The Court of Justice of the European Union (CJEU) held in Tribunalul Botoşani and anor v Dicu that member states are not prevented from legislating that holiday does not accrued during parental leave despite a worker retaining their worker status. 

Basic facts

This is a case under Romanian law. Ms Dicu went on maternity leave for four months in October 2014, after which she took a period of parental leave. During the parental leave period, her employment contract was deemed to be suspended. She was entitled to 35 days’ annual leave per year. She had taken 30 days’ annual leave before she returned to work. She then asked to be granted the five remaining days of paid annual leave for 2015 when she returned.

Her employer refused on the basis that the length of paid annual leave was calculated on the time she had actually worked during that year. As she had been on parental leave in 2015 (which did not constitute actual work), she was not entitled to the additional five days.

She brought a claim seeking a declaration that the period she took as parental leave should be treated as a period of actual work. The Regional Court agreed, but her employer appealed the decision. The Court of Appeal asked the CJEU to decide whether Romanian law was able to treat a period of parental leave as not amounting a period of actual work.

Relevant law

Article 7(1) of the Working Time Directive requires member states to ensure that every worker is entitled to paid annual leave of at least four weeks “in accordance with the conditions for entitlement to, and granting of, such leave laid down by national legislation and/or practice”.

Decision of CJEU

Although EU law states that every worker is entitled to paid annual leave of at least four weeks, the CJEU noted that the purpose of that right (to enable a worker to rest and relax) was based on the premise that the worker had actually worked during the reference period.

The Court noted, however, that there were exceptions to that rule.

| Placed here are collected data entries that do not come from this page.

File: config.mk
export PLATFORM = sky130hd
export DESIGN_NAME = dmem_arbiter
export DESIGN_NICKNAME = d
export VERILOG_FILES = /design/src/rtl/dmem_arbiter.sv
export SDC_FILE = /design/constraint.sdc
export NUM_CORES = 1
export LEC_CHECK = 0
export CORE_MARGIN = 8
export CORE_UTILIZATION = 46
export CTS_BUF_LIST = sky130_fd_sc_hd__clkbuf_4
export DETAILED_ROUTE_END_ITERATION = 6
export PLACE_DENSITY = 0.88
export RECOVER_POWER = 100
export SYNTH_ARGS = -nofsm -noshare
export SYNTH_HDL_FRONTEND = slang
export SYNTH_SLANG_ARGS = --single-unit
File: constraint.sdc
create_clock -name CLOCK_50 -period 4.6 [get_ports CLOCK_50]
set_input_delay 0.92 -clock CLOCK_50 [delete_from_list [all_inputs] [get_ports CLOCK_50]]
set_output_delay 0.92 -clock CLOCK_50 [all_outputs]
set_load 0.01 [all_outputs]
File: src/rtl/dmem_arbiter.sv
// Two-port arbiter in front of a single-port synchronous data RAM.
// CPU core (m0) and host loader (m1) share the RAM with bounded-streak fairness.
module dmem_arbiter #(
  parameter int unsigned ADDR_W    = 32,
  parameter int unsigned DATA_W    = 32,
  parameter int unsigned MAX_BURST = 4
) (
  input  logic              CLOCK_50,
  input  logic              rst,
  input  logic              m0_req,
  input  logic              m1_req,
  input  logic              m0_we,
  input  logic              m1_we,
  input  logic [ADDR_W-1:0] m0_addr,
  input  logic [ADDR_W-1:0] m1_addr,
  input  logic [DATA_W-1:0] m0_wdata,
  input  logic [DATA_W-1:0] m1_wdata,
  output logic              m0_gnt,
  output logic              m1_gnt,
  output logic              m0_rvalid,
  output logic              m1_rvalid,
  output logic [DATA_W-1:0] m0_rdata,
  output logic [DATA_W-1:0] m1_rdata,
  output logic              ram_wr_en,
  output logic [ADDR_W-1:0] ram_index,
  output logic [DATA_W-1:0] ram_entry,
  input  logic [DATA_W-1:0] ram_entry_out,
  output logic              busy
);

  localparam logic [3:0] BurstLimit = 4'(MAX_BURST);
  localparam logic [3:0] StreakMax  = 4'd15;

  typedef enum logic [1:0] {StIdle, StAccess, StResp} state_e;

  state_e              state_q, state_d;
  // owner_q is both the current winner and the last-granted requester (0 = m0)
  logic                owner_q, owner_d;
  logic [3:0]          streak_q, streak_d;
  logic                we_q, we_d;
  logic [ADDR_W-1:0]   addr_q, addr_d;
  logic [DATA_W-1:0]   wdata_q, wdata_d;
  logic [1:0]          rvalid_q;
  logic [DATA_W-1:0]   rdata0_q, rdata1_q;
  logic                pick;
  logic                resp_done;

  assign resp_done = (state_q == StResp);

  always_ff @(posedge CLOCK_50 or negedge rst) begin
    if (!rst) begin
      state_q  <= StIdle;
      owner_q  <= 1'b0;
      streak_q <= 4'd0;
      we_q     <= 1'b0;
      addr_q   <= '0;
      wdata_q  <= '0;
    end else begin
      state_q  <= state_d;
      owner_q  <= owner_d;
      streak_q <= streak_d;
      we_q     <= we_d;
      addr_q   <= addr_d;
      wdata_q  <= wdata_d;
    end
  end

  // Read data is captured in RESP and presented with rvalid on the following cycle
  always_ff @(posedge CLOCK_50 or negedge rst) begin
    if (!rst) begin
      rvalid_q <= 2'b00;
      rdata0_q <= '0;
      rdata1_q <= '0;
    end else begin
      rvalid_q <= {resp_done && owner_q, resp_done && !owner_q};
      if (resp_done && !owner_q) rdata0_q <= ram_entry_out;
      if (resp_done && owner_q)  rdata1_q <= ram_entry_out;
    end
  end

  always_comb begin
    state_d  = state_q;
    owner_d  = owner_q;
    streak_d = streak_q;
    we_d     = we_q;
    addr_d   = addr_q;
    wdata_d  = wdata_q;
    pick     = 1'b0;
    unique case (state_q)
      StIdle: begin
        if (m0_req || m1_req) begin
          if (m0_req && m1_req) pick = (streak_q < BurstLimit) ? owner_q : ~owner_q;
          else                  pick = m1_req;
          if (pick == owner_q) streak_d = (streak_q == StreakMax) ? StreakMax : streak_q + 4'd1;
          else                 streak_d = 4'd1;
          owner_d = pick;
          we_d    = pick ? m1_we    : m0_we;
          addr_d  = pick ? m1_addr  : m0_addr;
          wdata_d = pick ? m1_wdata : m0_wdata;
          state_d = StAccess;
        end
      end
      StAccess: state_d = we_q ? StIdle : StResp;
      StResp:   state_d = StIdle;
      default:  state_d = StIdle;
    endcase
  end

  always_comb begin
    m0_gnt    = (state_q == StAccess) && !owner_q;
    m1_gnt    = (state_q == StAccess) && owner_q;
    ram_wr_en = (state_q == StAccess) && we_q;
    ram_index = addr_q;
    ram_entry = wdata_q;
    busy      = (state_q != StIdle);
    m0_rvalid = rvalid_q[0];
    m1_rvalid = rvalid_q[1];
    m0_rdata  = rdata0_q;
    m1_rdata  = rdata1_q;
  end

endmodule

For instance, if the worker was on sick leave or maternity leave. In those circumstances, member states could not make the right to paid annual leave subject to a condition that the worker had actually worked.

This was firstly because incapacity for work owing to sickness was, as a rule, not foreseeable; and secondly because maternity leave was to protect women during and after pregnancy. Parental leave did not fall into one of those exceptions.

Although a worker on parental leave retained the status of a worker under EU law, member states had the right, according to the framework agreement on parental leave, to suspend their contracts under national law.

It followed that the period of parental leave taken by the worker during the reference period could not be treated as a period of actual work for the purpose of determining their entitlement to paid annual leave under Article 7.

Comment

Gerard Airey of Thompsons Solicitors commented “The Preliminary Ruling in this case is quite surprising. I would have expected the Court to treat parental leave in the same manner as maternity leave and sickness absence, given that the Court accepted someone on parental leave is a worker and other EU case law has held that a worker’s entitlement to holidays accrues without being obliged to attend work.

However, unlike UK law which preserves the contract during parental leave, Romanian law specifically provides that the employment contract is suspended “on the initiative of the worker [who takes] parental leave to care for a child under the age of 2”.

The case therefore has no bearing on UK law and employers cannot rely on this case to deny workers the right to accrue entitlement to the 5.6 weeks statutory holidays under the Working Time Regulations during a period of unpaid parental leave”.